There are a couple of interviews between Adam Koebel and Matt Colville where they mention it at length.  If you have some hours to kill, watch them.  I'll be here after the jump.



They talk about a lot of stuff in those interviews, but the part that interests me in this blog post is the idea that RPG sessions don't have narratives — the RPG session is about following the rules of the RPG while ignoring the tropes that make literature happen, and it's only in retrospect that the narrative happens.  (I know Matt Colville mentioned this in another video, but I'll be damned if I can remember it.  For that matter, I don't even remember in which of the two videos Adam and Matt reiterate this idea.)

Like life, basically.  Stuff happens without adherence to narrative tropes, but we narrativize life by organizing our thoughts and stories in ways that make sense to us.  Life has no meaning except that which we give it.

There's some truth to that, but that relies on a very Western view of what a narrative is.  It is well beyond the scope of this blog post to deconstruct the Western concept of the narrative, but a good counter-example is kishōtenketsuKishōtenketsu often eschews conflict — the essence of Western drama! — in exchange for portrayals of dynamic relationships.  A comic giving an example of this four act structure follows; click for a more detailed examination of kishōtenketsu:

The core of the story isn't that the main character is buying a can of soda, but why, and what that says about the relationship between the two characters.

More to the point, trying to emulate genre narrative structures with RPGs ignores the fact that RPGs have their own narrative structure, and have a few unique quirks about how they tell stories.  Most forms of literature do, so let's unpack that a bit.

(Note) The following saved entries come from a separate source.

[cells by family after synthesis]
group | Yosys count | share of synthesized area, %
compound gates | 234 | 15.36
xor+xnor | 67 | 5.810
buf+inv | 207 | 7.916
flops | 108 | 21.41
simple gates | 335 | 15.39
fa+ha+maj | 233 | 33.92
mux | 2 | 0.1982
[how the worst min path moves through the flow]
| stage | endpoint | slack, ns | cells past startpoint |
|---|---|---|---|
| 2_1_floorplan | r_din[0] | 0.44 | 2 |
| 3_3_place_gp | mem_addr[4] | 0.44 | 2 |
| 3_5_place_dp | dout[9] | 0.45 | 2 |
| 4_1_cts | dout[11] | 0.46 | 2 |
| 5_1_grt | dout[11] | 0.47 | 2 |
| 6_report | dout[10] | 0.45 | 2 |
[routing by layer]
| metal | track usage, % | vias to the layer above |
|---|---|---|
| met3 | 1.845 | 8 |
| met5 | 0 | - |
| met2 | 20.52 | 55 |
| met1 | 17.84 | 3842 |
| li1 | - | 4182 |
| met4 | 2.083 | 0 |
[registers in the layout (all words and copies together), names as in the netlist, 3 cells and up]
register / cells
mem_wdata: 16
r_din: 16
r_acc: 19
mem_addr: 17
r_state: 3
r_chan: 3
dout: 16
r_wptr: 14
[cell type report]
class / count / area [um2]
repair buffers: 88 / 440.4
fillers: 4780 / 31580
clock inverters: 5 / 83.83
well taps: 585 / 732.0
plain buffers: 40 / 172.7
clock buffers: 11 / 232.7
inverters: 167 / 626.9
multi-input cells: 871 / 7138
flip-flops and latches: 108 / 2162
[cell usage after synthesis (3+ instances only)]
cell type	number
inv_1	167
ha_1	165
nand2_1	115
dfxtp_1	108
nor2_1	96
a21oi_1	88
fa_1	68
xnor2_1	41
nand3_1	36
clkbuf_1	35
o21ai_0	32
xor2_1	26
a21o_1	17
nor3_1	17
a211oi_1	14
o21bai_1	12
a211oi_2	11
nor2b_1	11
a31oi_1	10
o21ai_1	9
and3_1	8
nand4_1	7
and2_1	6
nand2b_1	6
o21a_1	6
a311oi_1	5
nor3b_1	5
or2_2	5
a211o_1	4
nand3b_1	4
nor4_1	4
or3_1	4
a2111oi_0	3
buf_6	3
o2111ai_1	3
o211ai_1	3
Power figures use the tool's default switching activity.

Novels and short stories are incredibly intimate, projecting a story directly into your brain.  You can do all sorts of things with them, but they excel at showing the reader someone's mental environment: you can spend an entire story in someone's head (or perhaps several someones' heads) without too much difficulty.  (You would be hard-pressed to get a feature length movie out of, say, "To Build a Fire," but the short story contains an entire bleak world in the narrator's head.)  The drawback is that any new or complex concepts have to be conveyed with words, so the more you have to explain, the more complicated the narrative becomes.

Films aren't terribly intimate, but the format means you can include a lot of visual storytelling, thereby packing a lot of story into the comparatively short runtime.  Television has similarities, but you can use it for long-form storytelling, as soap operas have known for decades.  (Police procedurals and anthology series ignore long-form storytelling for familiarity: if you're watching The Twilight Zone, no given episode has anything to do with any other episode, but you know the kinds of stories to expect from episode-to-episode.)

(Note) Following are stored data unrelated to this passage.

`config.mk`:
```
export PLATFORM = sky130hd
export DESIGN_NAME = day10_min_press_solver
export DESIGN_NICKNAME = d
export VERILOG_FILES = /design/src/rtl/day10_min_press_solver.sv
export SDC_FILE = /design/constraint.sdc
export NUM_CORES = 1
export LEC_CHECK = 0
export ABC_AREA = 1
export BUFFER_PORTS_ARGS = -buffer_cell sky130_fd_sc_hd__buf_2
export CELL_PAD_IN_SITES_DETAIL_PLACEMENT = 1
export CELL_PAD_IN_SITES_GLOBAL_PLACEMENT = 1
export CORE_ASPECT_RATIO = 0.75
export CORE_MARGIN = 2
export CORE_UTILIZATION = 41
export DETAILED_ROUTE_END_ITERATION = 10
export GPL_ROUTABILITY_DRIVEN = 0
export MAX_ROUTING_LAYER = met4
export PLACE_DENSITY_LB_ADDON = 0.1
export SYNTH_ARGS = -nofsm -noshare
export SYNTH_HDL_FRONTEND = slang
export SYNTH_SLANG_ARGS = --single-unit
```
`constraint.sdc`:
```
create_clock -name clk -period 6.65 [get_ports clk]
set_input_delay 1.33 -clock clk [delete_from_list [all_inputs] [get_ports clk]]
set_output_delay 1.33 -clock clk [all_outputs]
set_load 0.05 [all_outputs]
```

Comic books have a lot of the strengths of television, with the difference that they can visually convey things that television would find prohibitively expensive.  I'll freely admit I don't read a ton of comics, so I'm not fully aware of what comic books can do that other formats cannot.  I expect it's more than that, though.  (For example, I'm sure there's some resonance to the fact that comics are paced like television episodes but rely on static images so that understanding relies partially on the reader's engagement with the text.  You can always slow down and investigate an image or ruminate on a concept for a while before continuing, like you can with a book.  Whereas a television show keeps moving whether you've fully processed it or not.)

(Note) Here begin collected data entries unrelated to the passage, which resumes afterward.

**config.mk**
```make
export PLATFORM = sky130hd
export DESIGN_NAME = gpio_checkpoint_tx
export DESIGN_NICKNAME = d
export VERILOG_FILES = /design/src/rtl/gpio_ckpt_pkg.sv /design/src/rtl/gpio_checkpoint_tx_fifo.sv /design/src/rtl/gpio_checkpoint_tx.sv
export SDC_FILE = /design/constraint.sdc
export NUM_CORES = 1
export LEC_CHECK = 0
export ABC_AREA = 1
export CAP_MARGIN = 30
export CORE_UTILIZATION = 40
export DETAILED_ROUTE_END_ITERATION = 6
export DONT_BUFFER_PORTS = 1
export PLACE_DENSITY_LB_ADDON = 0.2
export SETUP_SLACK_MARGIN = 0.05
export SLEW_MARGIN = 10
export SYNTH_ARGS = -nofsm -noshare
export SYNTH_HDL_FRONTEND = slang
export SYNTH_HIERARCHICAL = 1
export SYNTH_SLANG_ARGS = --single-unit
```
**constraint.sdc**
```tcl
create_clock -name wb_clk_i -period 5.7 [get_ports wb_clk_i]
set_input_delay 1.71 -clock wb_clk_i [delete_from_list [all_inputs] [get_ports wb_clk_i]]
set_output_delay 1.71 -clock wb_clk_i [all_outputs]
set_load 0.1 [all_outputs]
```
**src/rtl/gpio_ckpt_pkg.sv**
```systemverilog
// Shared types and pad-map constants for the checkpoint code emitter.
// The map covers the low/high GPIO banks, the FIFO entry layout and the FSM states.
package gpio_ckpt_pkg;

  localparam int CKPT_CODE_W = 6;
  localparam int LO_BANK_LSB = 0;
  localparam int HI_BANK_LSB = 32;
  localparam int IO_W        = 38;

  typedef enum logic {
    CKPT_BANK_LO = 1'b0,
    CKPT_BANK_HI = 1'b1
  } ckpt_bank_e;

  typedef enum logic [1:0] {
    ST_IDLE     = 2'd0,
    ST_HOLD     = 2'd1,
    ST_WAIT_ACK = 2'd2
  } ckpt_state_e;

  typedef struct packed {
    ckpt_bank_e             bank;
    logic [CKPT_CODE_W-1:0] code;
  } ckpt_entry_t;

  // A HOLD_CYCLES of 0 still holds a code for one cycle.
  function automatic int hold_eff(input int hold_cycles);
    return (hold_cycles < 1) ? 1 : hold_cycles;
  endfunction

endpackage

```
**src/rtl/gpio_checkpoint_tx_fifo.sv**
```systemverilog
// Synchronous FIFO for checkpoint entries with full/empty/level flags.
// Pointers wrap modulo DEPTH (a power of two); reset flushes by clearing pointers and count.
module ckpt_fifo #(
  parameter int DATA_W = 7,
  parameter int DEPTH  = 4
) (
  input  logic                   clk,
  input  logic                   rst,
  input  logic                   push,
  input  logic                   pop,
  input  logic [DATA_W-1:0]      wdata,
  output logic [DATA_W-1:0]      rdata,
  output logic                   full,
  output logic                   empty,
  output logic [$clog2(DEPTH):0] level
);

  localparam int AW = $clog2(DEPTH);

  logic [DATA_W-1:0] mem [DEPTH];
  logic [AW-1:0]     wr_ptr;
  logic [AW-1:0]     rd_ptr;
  logic [AW:0]       count;
  logic              do_push;
  logic              do_pop;

  assign do_push = push && !full;
  assign do_pop  = pop && !empty;

  always_ff @(posedge clk or posedge rst) begin
    if (rst) begin
      wr_ptr <= '0;
      rd_ptr <= '0;
      count  <= '0;
    end else begin
      if (do_push) wr_ptr <= wr_ptr + 1'b1;
      if (do_pop)  rd_ptr <= rd_ptr + 1'b1;
      if (do_push && !do_pop)      count <= count + 1'b1;
      else if (do_pop && !do_push) count <= count - 1'b1;
    end
  end

  // Storage carries no reset: stale words are unreachable once the pointers clear.
  always_ff @(posedge clk) begin
    if (do_push) mem[wr_ptr] <= wdata;
  end

  assign rdata = mem[rd_ptr];
  assign full  = (count == (AW+1)'(DEPTH));
  assign empty = (count == '0);
  assign level = count;

endmodule

```
**src/rtl/gpio_checkpoint_tx.sv**
```systemverilog
// Checkpoint code emitter: queues {bank, code} entries and holds each on io[5:0] or io[37:32].
// Optional GPIO_CKPT_ACK_EN adds a synchronized monitor acknowledge handshake after each hold.
//
//  state       | meaning
//  ST_IDLE     | waiting for a queued entry; pops and loads a bank when one is present
//  ST_HOLD     | code on pins, counting down the minimum hold time
//  ST_WAIT_ACK | (GPIO_CKPT_ACK_EN only) hold done, waiting for the monitor acknowledge
module gpio_checkpoint_tx
  import gpio_ckpt_pkg::*;
#(
  parameter int CODE_W      = 6,
  parameter int FIFO_DEPTH  = 4,
  parameter int HOLD_CYCLES = 16,
  parameter int CNT_W       = 16
) (
  input  logic                        wb_clk_i,
  input  logic                        wb_rst_i,
  input  logic                        wr_valid_i,
  output logic                        wr_ready_o,
  input  logic [CODE_W-1:0]           wr_code_i,
  input  logic                        wr_bank_i,
  output logic [IO_W-1:0]             io_out_o,
  output logic [IO_W-1:0]             io_oeb_o,
  output logic                        busy_o,
  output logic [$clog2(FIFO_DEPTH):0] level_o
`ifdef GPIO_CKPT_ACK_EN
  ,
  input  logic                        ack_i
`endif
);

  localparam logic [CNT_W-1:0] CNT_LOAD = CNT_W'(hold_eff(HOLD_CYCLES) - 1);

  ckpt_state_e       state;
  logic [CNT_W-1:0]  cnt;
  logic [CODE_W-1:0] lo_code;
  logic [CODE_W-1:0] hi_code;
  logic              lo_en;
  logic              hi_en;

  ckpt_entry_t       wr_entry;
  ckpt_entry_t       head;
  logic              fifo_full;
  logic              fifo_empty;
  logic              fifo_push;
  logic              fifo_pop;
  logic              ack_armed;

  assign wr_entry.bank = ckpt_bank_e'(wr_bank_i);
  assign wr_entry.code = wr_code_i;
  assign wr_ready_o    = !fifo_full;
  assign fifo_push     = wr_valid_i && !fifo_full;
  assign fifo_pop      = (state == ST_IDLE) && !fifo_empty && ack_armed;

  ckpt_fifo #(
    .DATA_W ($bits(ckpt_entry_t)),
    .DEPTH  (FIFO_DEPTH)
  ) u_fifo (
    .clk   (wb_clk_i),
    .rst   (wb_rst_i),
    .push  (fifo_push),
    .pop   (fifo_pop),
    .wdata (wr_entry),
    .rdata (head),
    .full  (fifo_full),
    .empty (fifo_empty),
    .level (level_o)
  );

`ifdef GPIO_CKPT_ACK_EN
  logic ack_meta;
  logic ack_sync;
  logic ack_seen_low;

  always_ff @(posedge wb_clk_i or posedge wb_rst_i) begin
    if (wb_rst_i) begin
      ack_meta <= 1'b0;
      ack_sync <= 1'b0;
    end else begin
      ack_meta <= ack_i;
      ack_sync <= ack_meta;
    end
  end

  // One acknowledge releases one code: the ack must drop before the next pop.
  always_ff @(posedge wb_clk_i or posedge wb_rst_i) begin
    if (wb_rst_i) begin
      ack_seen_low <= 1'b1;
    end else if (state == ST_WAIT_ACK && ack_sync) begin
      ack_seen_low <= 1'b0;
    end else if (!ack_sync) begin
      ack_seen_low <= 1'b1;
    end
  end

  assign ack_armed = ack_seen_low;
`else
  assign ack_armed = 1'b1;
`endif

  always_ff @(posedge wb_clk_i or posedge wb_rst_i) begin
    if (wb_rst_i) begin
      state   <= ST_IDLE;
      cnt     <= '0;
      lo_code <= '0;
      hi_code <= '0;
      lo_en   <= 1'b0;
      hi_en   <= 1'b0;
    end else begin
      case (state)
        ST_IDLE: begin
          if (fifo_pop) begin
            state <= ST_HOLD;
            cnt   <= CNT_LOAD;
            if (head.bank == CKPT_BANK_HI) begin
              hi_code <= head.code;
              hi_en   <= 1'b1;
            end else begin
              lo_code <= head.code;
              lo_en   <= 1'b1;
            end
          end
        end
        ST_HOLD: begin
          if (cnt == '0) begin
`ifdef GPIO_CKPT_ACK_EN
            state <= ST_WAIT_ACK;
`else
            state <= ST_IDLE;
`endif
          end else begin
            cnt <= cnt - 1'b1;
          end
        end
`ifdef GPIO_CKPT_ACK_EN
        ST_WAIT_ACK: begin
          if (ack_sync) state <= ST_IDLE;
        end
`endif
        default: state <= ST_IDLE;
      endcase
    end
  end

  // Unused pads io[31:6] stay driven low with output disabled.
  always_comb begin
    io_out_o = '0;
    io_oeb_o = '1;
    io_out_o[LO_BANK_LSB +: CODE_W] = lo_code;
    io_oeb_o[LO_BANK_LSB +: CODE_W] = {CODE_W{~lo_en}};
    io_out_o[HI_BANK_LSB +: CODE_W] = hi_code;
    io_oeb_o[HI_BANK_LSB +: CODE_W] = {CODE_W{~hi_en}};
  end

  assign busy_o = (state != ST_IDLE) || !fifo_empty;

endmodule

```
### After elaboration in Yosys (flattened, before gate mapping)

Memory sizes are Yosys's and may differ from the RTL's.
Cells that the tools add are included.

| operators by class | value |
|---|---|
| eq/ne operators | 5 |
| reduce and logical (&&, ||, !) cells | 21 |
| add/sub/neg operators | 5 |
| multiplexer cells | 10 |
| bitwise logic cells | 3 |

Operator list:

| kind | count |
|---|---|
| 16-bit 2-to-1 mux | 2 |
| 16-bit case mux with 2 select lines | 1 |
| 16-bit zero test | 1 |
| 16-bit by 1-bit subtractor with 16-bit output, second input constant | 1 |
| 3-bit AND reduction | 3 |
| 1-bit logical AND | 6 |
| 3-bit 2-to-1 mux | 2 |
| 2-bit nonzero test | 3 |
| 2-bit by 1-bit adder with 2-bit output, second input constant | 2 |
| 1-bit zero test | 4 |
| 2-bit 2-to-1 mux | 2 |
| 2-bit inequality test, second input constant | 2 |
| 2-bit case mux with 2 select lines | 1 |
| 3-bit by 1-bit adder with 3-bit output, second input constant | 1 |
| 3-bit == test, second input constant | 1 |
| 3-bit zero test | 1 |
| 1-bit NOT | 3 |
| 3-bit by 1-bit subtractor with 3-bit output, second input constant | 1 |
| 2-bit by 1-bit == test with 1-bit output, second input constant | 1 |
| 2-bit zero test | 1 |
| 1-bit 2-to-1 mux | 2 |
| 2-bit by 1-bit inequality test with 1-bit output, second input constant | 1 |
| 2-bit AND reduction | 1 |
| 1-bit logical OR | 1 |

| storage, ports and cells | value |
|---|---|
| memories | 1 |
| logic and storage cells | 54 |
| RAM bits | 28 |
| input bits | 10 |
| output and inout bits | 81 |
| register bits after elaboration | 39 |

Memory list:

| name | words | bits a word | read ports | clocked after Yosys merged registers in | write ports | RTL line | source |
|---|---|---|---|---|---|---|---|
| u_fifo.mem | 4 | 7 | 1 | 0 | 1 | gpio_checkpoint_tx_fifo.sv:20 | `logic [DATA_W-1:0] mem [DEPTH];` |

### Longest topological paths before layout

| logic depth | value |
|---|---|
| depth after elaboration | 8 |
| mapped depth | 14 |
| mapped depth without buffers | 14 |

### By module

Netlist, hierarchy kept.

Modules (own cells, without submodules):

| module | times used | sequential area each (sq um) | area an instance (sq um) | cells each |
|---|---|---|---|---|
| gpio_checkpoint_tx | 1 | 775.7 | 2107.0 | 284 |
| ckpt_fifo | 1 | 1016.0 | 1626.6 | 144 |

### Worst setup path after synthesis

No wires, ideal clock.

| path | value |
|---|---|
| path kind | flip-flop to output port |
| start point | register u_fifo.count[1] (netlist: u_fifo/level[1]) |
| end point | output busy_o |
| path slack | 1.961 ns |
| cell stages (with the launch flop) | 5 |
| arrival time | 2.029 ns |
| required time | 3.990 ns |
| cell sequence | dfrtp_1 -> inv_2 -> nand3_1 -> inv_1 -> nand2_1 |

| between the ends | value |
|---|---|
| word-level cells in the longest chain between the ends | 3 |

RTL lines:

| what | RTL line | source |
|---|---|---|
| from (decl) | gpio_checkpoint_tx_fifo.sv:23 | `logic [AW:0] count;` |
| from (signal assigned) | gpio_checkpoint_tx_fifo.sv:38 | `if (do_push && !do_pop) count <= count + 1'b1;` |
| from (signal assigned) | gpio_checkpoint_tx_fifo.sv:39 | `else if (do_pop && !do_push) count <= count - 1'b1;` |
| 3-bit zero test | gpio_checkpoint_tx_fifo.sv:50 | `assign empty = (count == '0);` |
| named net fifo_empty | gpio_checkpoint_tx.sv:44 | `logic fifo_empty;` |
| 1-bit zero test | gpio_checkpoint_tx.sv:155 | `assign busy_o = (state != ST_IDLE) \|\| !fifo_empty;` |
| 1-bit logical OR | gpio_checkpoint_tx.sv:155 |  |
| to (decl) | gpio_checkpoint_tx.sv:24 | `output logic busy_o,` |

The timed path passes the listed nets, and every way through them passes these cells.

### Final worst setup path

| path | value |
|---|---|
| start point | register u_fifo.count[2] (netlist: u_fifo/level[2]) |
| end point | output wr_ready_o |

| between the ends | value |
|---|---|
| word-level cells in the longest chain between the ends | 2 |

RTL lines:

| what | RTL line | source |
|---|---|---|
| 3-bit == test | gpio_checkpoint_tx_fifo.sv:49 | `assign full = (count == (AW+1)'(DEPTH));` |
| named net fifo_full | gpio_checkpoint_tx.sv:43 | `logic fifo_full;` |
| 1-bit zero test | gpio_checkpoint_tx.sv:51 | `assign wr_ready_o = !fifo_full;` |
| to (decl) | gpio_checkpoint_tx.sv:19 | `output logic wr_ready_o,` |

The timed path passes the listed nets, and every way through them passes these cells.

==> metrics.txt <==
CTS Buf Count=9; iteration-0 DRC count of the detailed router=96; initial antenna violation count=0; Post-CTS Setup Inserts=0; r2r setup slk=2970 ps; Die Width=98.6 um; Placed Cells incl. Taps=522; Worst Clk Skew=10.3 ps; critical path type=reg2out; final worst-path cycle share=0.680; antenna fix cells=0; core area=8890 um2; Post-DRT Antenna Nets=0; Final GP Congestion=0.833; GRT Util Overall=0.141; Cell Chain, Critical Path=nand3_1 -> inv_1 -> inv_1; TritonRoute pass-1 iters=5; Hold Startpoint=cnt[1]$_DFFE_PP0P_; synth-to-layout area growth=1.64%; vias per cell=4.30; Placement Cell Area=3630 um2; Cell Area, Synth=3730 um2; Critical Path Most Common Cell=inv_1; fmax=0.258 GHz; Worst setup EP type=output pin; io pins=91; clk buf depth=2; # DRC=0; clk sinks=66; setup_tns=0 ps; DIE AREA=9720 um2; layout cells sized above 1=0.119; gr ovfl total=0; Seq/Total Area, Yosys=0.480; # resized after CTS=0; die height=98.6 um; largest net degree at the start of global routing=32; first-pass GRT wire length=10600 um; worst-margin pin slew=973 ps; Clock Latency Late Sink=340 ps; slew margin rel.=0.352; CTS tree=yes; Crit-path slowest cell=dfrtp_1; RSZ-0062 raised after global routing=false; drt wl/cell=11.2 um; final setup fails=0; syn_area_per_cell=8.72 um2; Hold Crit Endpoint=cnt[1]$_DFFE_PP0P_; Slew Limit Fails=0; Final Instance Area=3790 um2; final hold viol count=0; Synth Register Bits=66; min Tclk post-route=3880 ps; Worst R2R Path Depth=10; final WL=6050 um; outcome=finished, final reports clean; Crit path required time=3990 ps; WHS Path Cells=2; nets@finish=442; Synth Instances=428; CP max stage delay=770 ps; Post-CTS Hold Fix Bufs=0; reported max-cap violation count=0; Yosys cell types=30; CTS Root Cell=clkbuf_8; IO buf count=0; CP arrival=2170 ps; DP HPWL=4490 um; vias in the first global route=2257; Worst-path clk slew=70 ps; Initial Util=0.420; Site Rows=34; Startpoint Class=register; FF-to-FF End=u_fifo/level[1]$_DFFE_PP0P_; Crit Path Max Fanout=4; worst hold path class=reg2reg; Yosys warnings=6; vias=2313; Finished Layout Cells=538; CTS H-tree depth=3; worst r2r src=u_fifo/level[2]$_DFFE_PP0P_
[kinds of logic after synthesis]
kind of cell | Yosys count | share of synthesized area
compound gates | 40 | 0.0764
other cells | 2 | 0.00201
xor+xnor | 6 | 0.0141
simple gates | 171 | 0.192
buf+inv | 136 | 0.210
flops | 66 | 0.480
fa+ha+maj | 7 | 0.0255
[metal layers]
layer | track usage | vias up | wire length (um)
li1 | - | 1212 | -
met1 | 0.165 | 1028 | 2740
met2 | 0.237 | 65 | 2940
met3 | 0.0560 | 8 | 296
met4 | 0.0459 | 0 | 66
met5 | 0 | - | 0
[metrics by stage]
step / util / hold WS, ps / worst slack (ps)
2_1_floorplan: - / 471 / 1960
3_3_place_gp: 0.399 / 499 / 1860
3_5_place_dp: 0.409 / 498 / 2190
4_1_cts: 0.427 / 515 / 1790
5_1_grt: 0.427 / 549 / 1680
6_report: 0.427 / 511 / 1820
[how the worst max path moves through the flow]
stage / startpoint / endpoint / slack [ps] / cells past startpoint
floorplan: u_fifo/level[1]$_DFFE_PP0P_ / busy_o / 1960 / 4
global placement: u_fifo/level[2]$_DFFE_PP0P_ / busy_o / 1860 / 4
detailed placement: u_fifo/level[2]$_DFFE_PP0P_ / busy_o / 2190 / 5
CTS: u_fifo/level[2]$_DFFE_PP0P_ / busy_o / 1790 / 5
global route: u_fifo/level[2]$_DFFE_PP0P_ / busy_o / 1680 / 5
finish: u_fifo/level[2]$_DFFE_PP0P_ / wr_ready_o / 1820 / 3
[placed cells by master, fill, tap and decap left out, drive strengths merged]
| cell | instances |
|---|---|
| clkinvlp | 2 |
| fa | 1 |
| conb | 52 |
| or2 | 1 |
| nand4 | 1 |
| inv | 65 |
| a21oi | 2 |
| edfxtp | 28 |
| xor2 | 4 |
| nor2 | 35 |
| ha | 6 |
| o211ai | 14 |
| clkbuf | 10 |
| clkinv | 4 |
| o21ai | 22 |
| buf | 7 |
| nand3 | 27 |
| xnor2 | 2 |
| nand2 | 107 |
| dfrtp | 38 |
| o21bai | 2 |
[cell usage after synthesis, drive strengths merged]
library cell  instances  share of area
xnor2                 2         0.0047
edfxtp               28           0.23
o21bai                2         0.0040
ha                    6          0.020
buf                  69           0.14
or2                   1         0.0017
a21oi                 2         0.0027
nand4                 1         0.0017
nand3                27          0.038
clkbuf                2         0.0020
dfrtp                38           0.25
xor2                  4         0.0094
nor2                 35          0.041
inv                  65          0.065
conb                  2         0.0020
o21ai                22          0.029
nand2               107           0.11
fa                    1         0.0054
o211ai               14          0.040
[final cells by class]
type,instances,area (um2)
Clock buffer,10,128
Inverter,65,254
Timing Repair Buffer,7,109
Clock inverter,6,33.8
Tap cell,108,135
Sequential cell,66,1790
Multi-Input combinational cell,276,1340
Fill cell,891,5100
[worst max-delay path: cells and delay by family (launching register included)]
family	cells	cell delay [ps]
flops	1	770
buf+inv	2	700
simple gates	1	360
[sequential cells by signal (all words and copies together) (netlist names)]
signal / flops
u_fifo/rd_ptr: 2
lo_code: 6
u_fifo/wr_ptr: 2
hi_code: 6
hi_en: 1
lo_en: 1
cnt: 16
u_fifo/mem: 28
state: 1
u_fifo/level: 3
Power is not shown: default switching activity piles up to over one toggle a cycle in this logic, so the estimate is an artifact.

Video games are a bit odd, because they get a lot of the visual shorthand of film and television mixed with some of the intimacy of a book.  A video game may not tell a terribly original story, but you still love it because you lived the plot.  The sense of ownership is what makes it enjoyable.  Plus, the interactivity means that video games can turn some things that would be narratively boring into interesting mechanical challenges.  (No More Heroes turns mowing the lawn into a challenging mini-game, for example.)

So what about table-top role-playing games?  Puffin Forest recently had this to say about it, comparing RPGs and film.  (If you don't have the half-hour to watch it, his main thesis is that movies have a lot of time for spit-and-polish, while RPGs are improvised and in-the-moment.  I'm going to invoke Meisner here just to annoy Nicole.)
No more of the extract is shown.